Collected data:
◆ ◆ ◆

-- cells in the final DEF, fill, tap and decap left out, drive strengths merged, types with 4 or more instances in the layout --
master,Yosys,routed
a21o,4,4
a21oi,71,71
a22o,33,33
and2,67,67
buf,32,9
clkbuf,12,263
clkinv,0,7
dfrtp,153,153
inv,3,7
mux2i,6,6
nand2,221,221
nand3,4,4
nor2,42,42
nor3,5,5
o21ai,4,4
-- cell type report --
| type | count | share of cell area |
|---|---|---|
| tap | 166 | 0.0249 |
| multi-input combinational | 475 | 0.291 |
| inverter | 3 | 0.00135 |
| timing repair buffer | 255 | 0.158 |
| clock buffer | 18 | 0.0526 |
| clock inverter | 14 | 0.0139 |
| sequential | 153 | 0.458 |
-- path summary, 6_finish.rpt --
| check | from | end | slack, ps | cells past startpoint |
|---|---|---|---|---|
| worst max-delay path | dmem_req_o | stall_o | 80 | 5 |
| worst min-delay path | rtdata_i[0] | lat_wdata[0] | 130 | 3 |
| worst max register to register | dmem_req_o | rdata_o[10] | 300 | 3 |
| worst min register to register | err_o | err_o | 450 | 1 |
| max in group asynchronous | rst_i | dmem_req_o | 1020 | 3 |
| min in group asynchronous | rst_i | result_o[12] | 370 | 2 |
## src/rtl/ahb_dual_master_arbiter.sv

```systemverilog
// Two-master to one-slave AHB-Lite arbiter: imem and dmem requests are captured
// into one-entry holds, arbitrated, and reissued on a single slave port.
module ahb_dual_master_arbiter #(
  parameter int XLen        = 64,
  parameter bit ROUND_ROBIN = 1'b1
) (
  input  logic            clk,
  input  logic            resetn,
  input  logic [1:0]      i_htrans,
  input  logic [XLen-1:0] i_haddr,
  input  logic            i_hwrite,
  input  logic [2:0]      i_hsize,
  input  logic [XLen-1:0] i_hwdata,
  output logic [XLen-1:0] i_hrdata,
  output logic            i_hready,
  output logic            i_hresp,
  input  logic [1:0]      d_htrans,
  input  logic [XLen-1:0] d_haddr,
  input  logic            d_hwrite,
  input  logic [2:0]      d_hsize,
  input  logic [XLen-1:0] d_hwdata,
  output logic [XLen-1:0] d_hrdata,
  output logic            d_hready,
  output logic            d_hresp,
  output logic [1:0]      s_htrans,
  output logic [XLen-1:0] s_haddr,
  output logic            s_hwrite,
  output logic [2:0]      s_hsize,
  output logic [2:0]      s_hburst,
  output logic [XLen-1:0] s_hwdata,
  input  logic [XLen-1:0] s_hrdata,
  input  logic            s_hready,
  input  logic            s_hresp
);

  localparam logic [1:0] HTRANS_IDLE   = 2'b00;
  localparam logic [1:0] HTRANS_NONSEQ = 2'b10;

  // Index 0 is the imem master, index 1 is the dmem master throughout.
  logic [1:0]           hold_valid_q, hold_valid_d;
  logic [1:0][XLen-1:0] hold_addr_q, hold_addr_d;
  logic [1:0]           hold_write_q, hold_write_d;
  logic [1:0][2:0]      hold_size_q, hold_size_d;
  logic                 owner_valid_q, owner_valid_d;
  logic                 owner_q, owner_d;
  logic                 rr_ptr_q, rr_ptr_d;
  logic                 lock_q, lock_d;
  logic                 lock_sel_q, lock_sel_d;
  logic [XLen-1:0]      last_addr_q, last_addr_d;
  logic                 last_write_q, last_write_d;
  logic [2:0]           last_size_q, last_size_d;
  logic [1:0][XLen-1:0] rdata_q, rdata_d;

  logic [1:0][XLen-1:0] m_haddr;
  logic [1:0]           m_hwrite;
  logic [1:0][2:0]      m_hsize;
  logic [1:0]           m_hready;
  logic [1:0]           accept;
  logic [1:0]           owns;
  logic                 sel;
  logic                 issue;
  logic                 addr_done;
  logic                 unused_htrans;

  assign m_haddr  = {d_haddr, i_haddr};
  assign m_hwrite = {d_hwrite, i_hwrite};
  assign m_hsize  = {d_hsize, i_hsize};

  assign owns[0] = owner_valid_q & ~owner_q;
  assign owns[1] = owner_valid_q & owner_q;

  // A master is stalled while its hold waits, and follows the slave during its own data phase.
  assign m_hready[0] = owns[0] ? s_hready : ~hold_valid_q[0];
  assign m_hready[1] = owns[1] ? s_hready : ~hold_valid_q[1];

  // SEQ is treated as NONSEQ, so only htrans[1] matters.
  assign accept        = {d_htrans[1], i_htrans[1]} & m_hready;
  assign unused_htrans = ^{i_htrans[0], d_htrans[0]};

  always_comb begin
    if (lock_q) begin
      sel = lock_sel_q;
    end else if (&hold_valid_q) begin
      sel = ROUND_ROBIN ? rr_ptr_q : 1'b1;
    end else begin
      sel = hold_valid_q[1];
    end
  end

  assign issue     = (|hold_valid_q) & (~owner_valid_q | s_hready);
  assign addr_done = issue & s_hready;

  assign s_htrans = issue ? HTRANS_NONSEQ : HTRANS_IDLE;
  assign s_haddr  = issue ? hold_addr_q[sel]  : last_addr_q;
  assign s_hwrite = issue ? hold_write_q[sel] : last_write_q;
  assign s_hsize  = issue ? hold_size_q[sel]  : last_size_q;
  assign s_hburst = 3'b000;
  assign s_hwdata = owns[1] ? d_hwdata : (owns[0] ? i_hwdata : '0);

  assign i_hrdata = owns[0] ? s_hrdata : rdata_q[0];
  assign i_hready = m_hready[0];
  assign i_hresp  = owns[0] & s_hresp;
  assign d_hrdata = owns[1] ? s_hrdata : rdata_q[1];
  assign d_hready = m_hready[1];
  assign d_hresp  = owns[1] & s_hresp;

  always_comb begin
    hold_valid_d  = hold_valid_q;
    hold_addr_d   = hold_addr_q;
    hold_write_d  = hold_write_q;
    hold_size_d   = hold_size_q;
    owner_valid_d = owner_valid_q;
    owner_d       = owner_q;
    rr_ptr_d      = rr_ptr_q;
    lock_d        = issue & ~s_hready;
    lock_sel_d    = sel;
    last_addr_d   = last_addr_q;
    last_write_d  = last_write_q;
    last_size_d   = last_size_q;
    rdata_d       = rdata_q;

    if (addr_done) begin
      hold_valid_d[sel] = 1'b0;
      owner_valid_d     = 1'b1;
      owner_d           = sel;
      rr_ptr_d          = ~sel;
    end else if (s_hready) begin
      owner_valid_d = 1'b0;
    end

    // Remember the last presented address so s_haddr stays put while IDLE.
    if (issue) begin
      last_addr_d  = hold_addr_q[sel];
      last_write_d = hold_write_q[sel];
      last_size_d  = hold_size_q[sel];
    end

    for (int x = 0; x < 2; x++) begin
      if (accept[x]) begin
        hold_valid_d[x] = 1'b1;
        hold_addr_d[x]  = m_haddr[x];
        hold_write_d[x] = m_hwrite[x];
        hold_size_d[x]  = m_hsize[x];
      end
      if (owns[x] && s_hready) begin
        rdata_d[x] = s_hrdata;
      end
    end
  end

  always_ff @(posedge clk or negedge resetn) begin
    if (!resetn) begin
      hold_valid_q  <= '0;
      hold_addr_q   <= '0;
      hold_write_q  <= '0;
      hold_size_q   <= '0;
      owner_valid_q <= 1'b0;
      owner_q       <= 1'b0;
      rr_ptr_q      <= 1'b0;
      lock_q        <= 1'b0;
      lock_sel_q    <= 1'b0;
      last_addr_q   <= '0;
      last_write_q  <= 1'b0;
      last_size_q   <= '0;
      rdata_q       <= '0;
    end else begin
      hold_valid_q  <= hold_valid_d;
      hold_addr_q   <= hold_addr_d;
      hold_write_q  <= hold_write_d;
      hold_size_q   <= hold_size_d;
      owner_valid_q <= owner_valid_d;
      owner_q       <= owner_d;
      rr_ptr_q      <= rr_ptr_d;
      lock_q        <= lock_d;
      lock_sel_q    <= lock_sel_d;
      last_addr_q   <= last_addr_d;
      last_write_q  <= last_write_d;
      last_size_q   <= last_size_d;
      rdata_q       <= rdata_d;
    end
  end

endmodule

```

## config.mk

```make
export PLATFORM = sky130hd
export DESIGN_NAME = ahb_dual_master_arbiter
export DESIGN_NICKNAME = d
export VERILOG_FILES = /design/src/rtl/ahb_dual_master_arbiter.sv
export SDC_FILE = /design/constraint.sdc
export NUM_CORES = 1
export LEC_CHECK = 0
export CELL_PAD_IN_SITES_DETAIL_PLACEMENT = 0
export CELL_PAD_IN_SITES_GLOBAL_PLACEMENT = 1
export CORE_AREA = 2 2 232 234
export CTS_CLUSTER_SIZE = 25
export DETAILED_ROUTE_END_ITERATION = 12
export DIE_AREA = 0 0 234 236
export GPL_TIMING_DRIVEN = 0
export PLACE_DENSITY = 0.8
export SYNTH_ARGS = -nofsm -noshare
export SYNTH_HDL_FRONTEND = slang
export SYNTH_SLANG_ARGS = --single-unit
```

## constraint.sdc

```tcl
create_clock -name clk -period 2.2 [get_ports clk]
set_input_delay 0.22 -clock clk [delete_from_list [all_inputs] [get_ports clk]]
set_output_delay 0.22 -clock clk [all_outputs]
set_load 0.01 [all_outputs]
```

==> impl_summary.log, run 1 <==
[metrics] via total after detailed routing: roughly 14,000
[metrics] LEAKAGE: about 13 nW
[metrics] Final GP Congestion: ~0.89
[metrics] worst setup slack for register-to-register paths: -20 ps
[metrics] Final Hold Violating Endpoints: 0
[metrics] DRT antenna net count: 0
[metrics] CP endpoint kind: output pin
[metrics] maximum root-to-sink buffer count: 3
[metrics] final HPWL from detailed placement: 47,220 µm
[metrics] ordered cell list for the critical path: nor2b_4 -> o21a_1 -> buf_12 -> buf_8 -> buf_8 -> buf_12 -> nand2_4 -> a31oi_4 -> buf_6
[metrics] share of cells above drive strength 1: approximately 54%
[metrics] Die Y: 236 µm
[metrics] count of mapped cells out of synthesis: 1,390
[metrics] Sequential Power Share: 23.0%
[metrics] Max stage delay cell, worst path: sky130_fd_sc_hd__dfrtp_1
[metrics] post-synthesis simple-gate area fraction: approximately 13%
[metrics] area of the mapped netlist: approximately 0.016 mm²
[metrics] origin of the worst min-delay path: i_haddr[54]
[metrics] pins over their slew limit: 0
[metrics] switching power: 18.57 mW
[metrics] final total negative setup slack: -18,580 ps
[metrics] area share of the largest cell type after synthesis: 53.69%
[metrics] top cells by area, synth: sky130_fd_sc_hd__dfrtp_1 (54%), sky130_fd_sc_hd__mux2_2 (22%), sky130_fd_sc_hd__nand2_1 (8.0%)
[metrics] number of detailed-route iterations in the first pass: 4
[metrics] slew at the pin closest to its max-slew limit: 909.2 ps
[metrics] post-synthesis share of cell area spent on xor and xnor gates: 0%
[metrics] initial antenna violation count: 21
[metrics] unrepaired setup endpoints after global routing: true
[metrics] data arrival time at the worst-slack endpoint: around 2200 ps
[metrics] core utilization of the finished layout: 54.95%
[metrics] outcome: complete, but fails checks
[metrics] post-synthesis to final-layout area growth: 84.57%
[metrics] Worst Reg2Reg Path Length in Cells: 10
[metrics] clock skew after layout: 25.50 ps
[metrics] Post-Syn Area per Cell: 11.37 µm²
[metrics] Total GRT Usage: 22.59%
[metrics] Fmax: around 400 MHz
[metrics] Largest stage delay, worst path: about 410 ps
[metrics] number of failing setup endpoints in the final timing report: roughly 180
[metrics] # Max-Cap Violations: 0
[metrics] normalized max-slew margin: a little under 40%
[metrics] number of H-tree branching levels: 2
[metrics] internal power: ~31 mW
[metrics] nets@finish: around 2,500
[metrics] violated checks: setup timing
[metrics] destination of the worst register-to-register timing path: hold_addr_q[125]
[metrics] Top Family by Delay on Critical Path: buffers and inverters
[metrics] power share of the combinational group: 63.6%
[metrics] beginning of the worst register-to-register path: owner_q
[metrics] detailed router's first-iteration violation count: roughly 660
[metrics] endpoint with the worst hold slack: hold_addr_q[54]
[metrics] category of the most critical setup path: reg -> out
[metrics] Non-Filler Cell Area, Final: a little under 0.03 mm²
[metrics] largest net degree at the start of global routing: between 100 and 150
[metrics] synth warn: 0
[metrics] number of I/O pins: 605
[metrics] count of state elements after synthesis: approximately 340
[metrics] adder-cell share of the synthesized area: 0%
[metrics] fraction of the cycle the final worst path needs: 110.5%
[metrics] clock-pin transition on the worst setup and hold timing paths: about 60 ps
[metrics] via count of the first global-routing pass: between 10,000 and 15,000
[metrics] Clk network pwr share: between 10% and 20%
[metrics] post-placement cell area: between 0.02 and 0.025 mm²
[metrics] clock sink count: 339
[metrics] largest family of logic cells by synthesized area: multiplexers
[metrics] number of rows in the core area: between 80 and 90
[metrics] buffers and inverters on the worst path: 5
[metrics] first-pass GRT wire length: between 90,000 and 100,000 µm
[metrics] min Tclk post-route: about 2400 ps
[metrics] count of input and output buffers: between 500 and 600
[metrics] cell type with the highest aggregate area in the netlist: sky130_fd_sc_hd__dfrtp_1
[metrics] initial standard-cell utilization of the core: just under 30%
[metrics] later-pin clock latency in the skew report: between 500 and 600 ps
[metrics] multiplexer area fraction after synthesis: approximately 28%
[metrics] Post-synth EDFFs: 0
[metrics] sequential-to-total area share from yosys stat: between 50 and 60%
[metrics] pre-CTS setup slack: -1328 ps
[metrics] root cell of the clock tree: sky130_fd_sc_hd__clkbuf_16
[metrics] number of clock buffers inserted by TritonCTS: 39
[metrics] share of flip-flops with an asynchronous set or reset: 100.0%
[metrics] CP Data Required Time: a little under 2000 ps
[metrics] post-detailed-route DRC marker count: 0
[metrics] CTS tree: yes
[metrics] final global-route overflow total: 0
[metrics] largest driver fanout on the critical path: 7
[metrics] count of unique library cells instantiated by Yosys: 24
[metrics] commonest non-fill, non-tap cell in the layout: sky130_fd_sc_hd__dfrtp_1
[metrics] ratio of routed vias to standard cells: a little under 5
[metrics] top library cells by usage in the layout, fill and taps aside: sky130_fd_sc_hd__dfrtp_1 (337), sky130_fd_sc_hd__clkdlybuf4s50_1 (332), sky130_fd_sc_hd__mux2_2 (247)
[metrics] Final Worst Setup Slack: -231.8 ps
[metrics] placeable core region: between 0.05 and 0.06 mm²
[metrics] fraction of power spent switching nets: between 30% and 40%
[metrics] worst hold-check path type: in -> reg
[metrics] Most used DFF post-synth: sky130_fd_sc_hd__dfrtp_1
[metrics] routed wire length per instance: between 20 and 25 µm
[metrics] power per cell area: 1691 mW/mm²
[metrics] aggregate routed wire length: 68,860 µm
[metrics] worst vdd rail ir drop: about 0.001 V
[metrics] complex-gate fraction of the synthesized area: 3.001%
[metrics] horizontal die dimension: around 230 µm
[metrics] Critical Path Start Type: flip-flop
[metrics] area of the die: 0.05522 mm²
[metrics] Hold Path Stages: 2
-- area by class of cell --
type	count	area, µm²
Antenna cell	15	37.54
Buffer	93	1368
Clock buffer	56	1121
Clock inverter	11	170.2
Fill cell	4432	23910
Inverter	2	33.78
Multi-Input combinational cell	953	9221
Sequential cell	339	8486
Tap cell	696	870.8
Timing Repair Buffer	763	7838
Timing Repair inverter	1	16.27
-- metrics by stage --
| step | hold slack [ps] | cells | power, mW |
|---|---|---|---|
| after floorplan | -75.59 | 1393 | 20.97 |
| after global placement | 467.9 | 2687 | 31.40 |
| after detailed placement | 386.7 | 2689 | 31.68 |
| after CTS | 232.9 | 2824 | 42.08 |
| after global routing | 245.9 | 2929 | 51.81 |
| final | 262.7 | 2929 | 49.30 |
-- logic make-up after synthesis --
family          count (synthesis)
compound gates                 76
buf+inv                       101
other cells                     1
simple gates                  479
flops                         339
mux                           394
-- per-layer routing --
metal  track usage (%)  vias up  share of wire (%)
met2             40.76      529                 52
met4             10.76        6                4.8
met3             6.709      142                7.8
li1                  -     6346                  -
met5                 0        -              0.061
met1             23.75     7037                 35
-- sequential cells by signal (all words and copies together), names as in the netlist, 2 cells and up --
| register | cells |
|---|---|
| hold_size_q | 6 |
| rdata_q | 128 |
| hold_write_q | 2 |
| last_addr_q | 64 |
| hold_addr_q | 128 |
| last_size_q | 3 |
| hold_valid_q | 2 |
-- cells in the mapped netlist (6+ instances only) --
cell / n
sky130_fd_sc_hd__dfrtp_1: 339
sky130_fd_sc_hd__nand2_1: 336
sky130_fd_sc_hd__mux2_2: 311
sky130_fd_sc_hd__nor2_1: 70
sky130_fd_sc_hd__a31oi_1: 68
sky130_fd_sc_hd__nor2b_1: 66
sky130_fd_sc_hd__mux2i_1: 65
sky130_fd_sc_hd__clkbuf_1: 51
sky130_fd_sc_hd__buf_2: 37
sky130_fd_sc_hd__mux2_1: 9
sky130_fd_sc_hd__mux2_4: 9
sky130_fd_sc_hd__buf_4: 6
-- worst max path at each step --
stage | start | end | cells after the start
after floorplan | hold_valid_q[0] | s_haddr[0] | 7
after global placement | resetn | rdata_q[32] | 1
after detailed placement | s_hready | s_haddr[48] | 8
after CTS | hold_valid_q[0] | s_haddr[55] | 9
after global routing | hold_valid_q[0] | s_haddr[54] | 9
final | rr_ptr_q | s_haddr[0] | 9
-- power groups by stage --
| stage | registers, mW | logic, mW | clock network, mW |
|---|---|---|---|
| 5_1_grt | 11.7 | 33.1 | 7.07 |
| 3_3_place_gp | 10.9 | 20.5 | 0 |
| 4_1_cts | 11.0 | 24.3 | 6.79 |
| 6_report | 11.3 | 31.4 | 6.63 |
| 3_5_place_dp | 11.0 | 20.7 | 0 |
| 2_1_floorplan | 10.5 | 10.4 | 0 |
-- repair_timing --
| item | 4_1_cts | 5_1_grt |
|---|---|---|
| pin swaps | 49 | 132 |
| endpoints found under the setup margin | 457 | 391 |
| setup buffers | 59 | 75 |
| gates resized for setup | 1429 | 754 |
| endpoints found under the hold margin | 119 | 0 |
| gates cloned | 9 | 26 |
| hold buffers | 1 | 0 |
Power figures use the tool's default switching activity.
==> inputs of run 2 (changes only) <==
--- a/config.mk
+++ b/config.mk
@@ -12,7 +12,7 @@
 export DETAILED_ROUTE_END_ITERATION = 12
 export DIE_AREA = 0 0 234 236
 export GPL_TIMING_DRIVEN = 0
-export PLACE_DENSITY = 0.8
+export PLACE_DENSITY = 0.77
 export SYNTH_ARGS = -nofsm -noshare
 export SYNTH_HDL_FRONTEND = slang
 export SYNTH_SLANG_ARGS = --single-unit
==> run 2 against run 1 <==
Compared with the run above: wire length down 3.5%; highest routed layer unchanged; critical endpoint is now s_haddr[14]; first-iteration DRC count down 13%; via count down 1.8%; the run still ends with setup timing left.
==> impl_summary.log, run 2 (synthesis gave the netlist of run 1 again) <==
[metrics] via total after detailed routing: ~14,000
[metrics] root cell of the clock tree: sky130_fd_sc_hd__clkbuf_16
[metrics] initial standard-cell utilization of the core: around 30%
[metrics] final total negative setup slack: -16,250 ps
[metrics] power share of the combinational group: about three fifths
[metrics] initial antenna violation count: 12
[metrics] category of the most critical setup path: reg -> out
[metrics] routed wire length per instance: roughly 23 µm
[metrics] number of I/O pins: ~600
[metrics] internal power: just under 30 mW
[metrics] CP Data Required Time: 1980 ps
[metrics] Largest stage delay, worst path: 410 ps
[metrics] nets@finish: about 2,500
[metrics] largest net degree at the start of global routing: 113
[metrics] pre-CTS setup slack: -1289 ps
[metrics] worst hold-check path type: in -> async
[metrics] Clk network pwr share: ~15%
[metrics] Final GP Congestion: around 0.85
[metrics] ordered cell list for the critical path: nor2b_4 -> o21a_1 -> buf_12 -> clkinv_16 -> clkbuf_16 -> nand2_1 -> a31oi_2 -> buf_2
[metrics] fraction of the cycle the final worst path needs: 108.9%
[metrics] violated checks: setup timing
[metrics] Max stage delay cell, worst path: sky130_fd_sc_hd__dfrtp_2
[metrics] aggregate routed wire length: 66,470 µm
[metrics] number of detailed-route iterations in the first pass: 4
[metrics] maximum root-to-sink buffer count: 3
[metrics] ratio of routed vias to standard cells: about 4.7
[metrics] outcome: complete, but fails checks
[metrics] placeable core region: 0.05307 mm²
[metrics] share of cells above drive strength 1: about half
[metrics] clock skew after layout: ~16 ps
[metrics] number of failing setup endpoints in the final timing report: between 150 and 200
[metrics] post-synthesis to final-layout area growth: 76.87%
[metrics] largest driver fanout on the critical path: 10
[metrics] pins over their slew limit: 0
[metrics] power per cell area: ~1700 mW/mm²
[metrics] Critical Path Start Type: flip-flop
[metrics] Final Hold Violating Endpoints: 0
[metrics] Die Y: 236 µm
[metrics] # Max-Cap Violations: 0
[metrics] fraction of power spent switching nets: a little under two fifths
[metrics] Final Worst Setup Slack: -195.9 ps
[metrics] clock-pin transition on the worst setup and hold timing paths: 60 ps
[metrics] final global-route overflow total: 0
[metrics] Sequential Power Share: roughly 24%
[metrics] slew at the pin closest to its max-slew limit: approximately 600 ps
[metrics] number of rows in the core area: 85
[metrics] number of H-tree branching levels: 2
[metrics] final HPWL from detailed placement: ~47,000 µm
[metrics] unrepaired setup endpoints after global routing: true
[metrics] normalized max-slew margin: slightly below 60%
[metrics] CP endpoint kind: output pin
[metrics] largest registers: hold_addr_q (128), rdata_q (128), last_addr_q (64)
[metrics] LEAKAGE: between 10 and 15 nW
[metrics] via count of the first global-routing pass: approximately 14,000
[metrics] top library cells by usage in the layout, fill and taps aside: sky130_fd_sc_hd__dfrtp_1 (337), sky130_fd_sc_hd__clkdlybuf4s50_1 (332), sky130_fd_sc_hd__mux2_2 (257)
[metrics] horizontal die dimension: roughly 230 µm
[metrics] CTS tree: yes
[metrics] later-pin clock latency in the skew report: 560 ps
[metrics] worst vdd rail ir drop: 0.0009079 V
[metrics] min Tclk post-route: between 2000 and 2500 ps
[metrics] area of the die: between 0.05 and 0.06 mm²
[metrics] switching power: 17.23 mW
[metrics] post-detailed-route DRC marker count: 0
[metrics] first-pass GRT wire length: 91,160 µm
[metrics] number of clock buffers inserted by TritonCTS: 40
[metrics] DRT antenna net count: 0
[metrics] data arrival time at the worst-slack endpoint: 2180 ps
[metrics] detailed router's first-iteration violation count: between 500 and 600
[metrics] clock sink count: between 300 and 400
[metrics] Fmax: 417.4 MHz
[metrics] commonest non-fill, non-tap cell in the layout: sky130_fd_sc_hd__dfrtp_1
[metrics] count of input and output buffers: roughly 600
[metrics] Total GRT Usage: between 20% and 30%
run 2: cell type report:
class                      count  area [µm²]
timing repair inverter         1       16.27
timing repair buffer         762        7388
tap                          696       870.8
inverter                       2       33.78
antenna                        6       15.01
buffer                        93        1285
fill                        4675       25120
clock inverter                14       163.9
sequential                   339        8486
clock buffer                  60        1199
multi-input combinational    953        8488
run 2: path summary, 6_finish.rpt:
| check | start | end | slack, ps | cells after the start |
|---|---|---|---|---|
| min in group clk | i_haddr[54] | hold_addr_q[54] | 270 | 2 |
| setup reg to reg | owner_valid_q | owner_valid_q | -50 | 16 |
| hold / removal | resetn | last_addr_q[7] | 140 | 2 |
| setup / recovery | hold_valid_q[0] | s_haddr[14] | -200 | 8 |
| max in group asynchronous | resetn | rdata_q[77] | 640 | 4 |
| hold reg to reg | hold_addr_q[58] | hold_addr_q[58] | 490 | 1 |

◆ ◆ ◆

Copy out only the lines of the records above from the one with "-export PLACE_DENSITY = 0.8" through the one with "[metrics] ratio of routed vias to standard cells: about", exactly as they stand, both included.

Task solution
-export PLACE_DENSITY = 0.8
+export PLACE_DENSITY = 0.77
 export SYNTH_ARGS = -nofsm -noshare
 export SYNTH_HDL_FRONTEND = slang
 export SYNTH_SLANG_ARGS = --single-unit
==> run 2 against run 1 <==
Compared with the run above: wire length down 3.5%; highest routed layer unchanged; critical endpoint is now s_haddr[14]; first-iteration DRC count down 13%; via count down 1.8%; the run still ends with setup timing left.
==> impl_summary.log, run 2 (synthesis gave the netlist of run 1 again) <==
[metrics] via total after detailed routing: ~14,000
[metrics] root cell of the clock tree: sky130_fd_sc_hd__clkbuf_16
[metrics] initial standard-cell utilization of the core: around 30%
[metrics] final total negative setup slack: -16,250 ps
[metrics] power share of the combinational group: about three fifths
[metrics] initial antenna violation count: 12
[metrics] category of the most critical setup path: reg -> out
[metrics] routed wire length per instance: roughly 23 µm
[metrics] number of I/O pins: ~600
[metrics] internal power: just under 30 mW
[metrics] CP Data Required Time: 1980 ps
[metrics] Largest stage delay, worst path: 410 ps
[metrics] nets@finish: about 2,500
[metrics] largest net degree at the start of global routing: 113
[metrics] pre-CTS setup slack: -1289 ps
[metrics] worst hold-check path type: in -> async
[metrics] Clk network pwr share: ~15%
[metrics] Final GP Congestion: around 0.85
[metrics] ordered cell list for the critical path: nor2b_4 -> o21a_1 -> buf_12 -> clkinv_16 -> clkbuf_16 -> nand2_1 -> a31oi_2 -> buf_2
[metrics] fraction of the cycle the final worst path needs: 108.9%
[metrics] violated checks: setup timing
[metrics] Max stage delay cell, worst path: sky130_fd_sc_hd__dfrtp_2
[metrics] aggregate routed wire length: 66,470 µm
[metrics] number of detailed-route iterations in the first pass: 4
[metrics] maximum root-to-sink buffer count: 3
[metrics] ratio of routed vias to standard cells: about 4.7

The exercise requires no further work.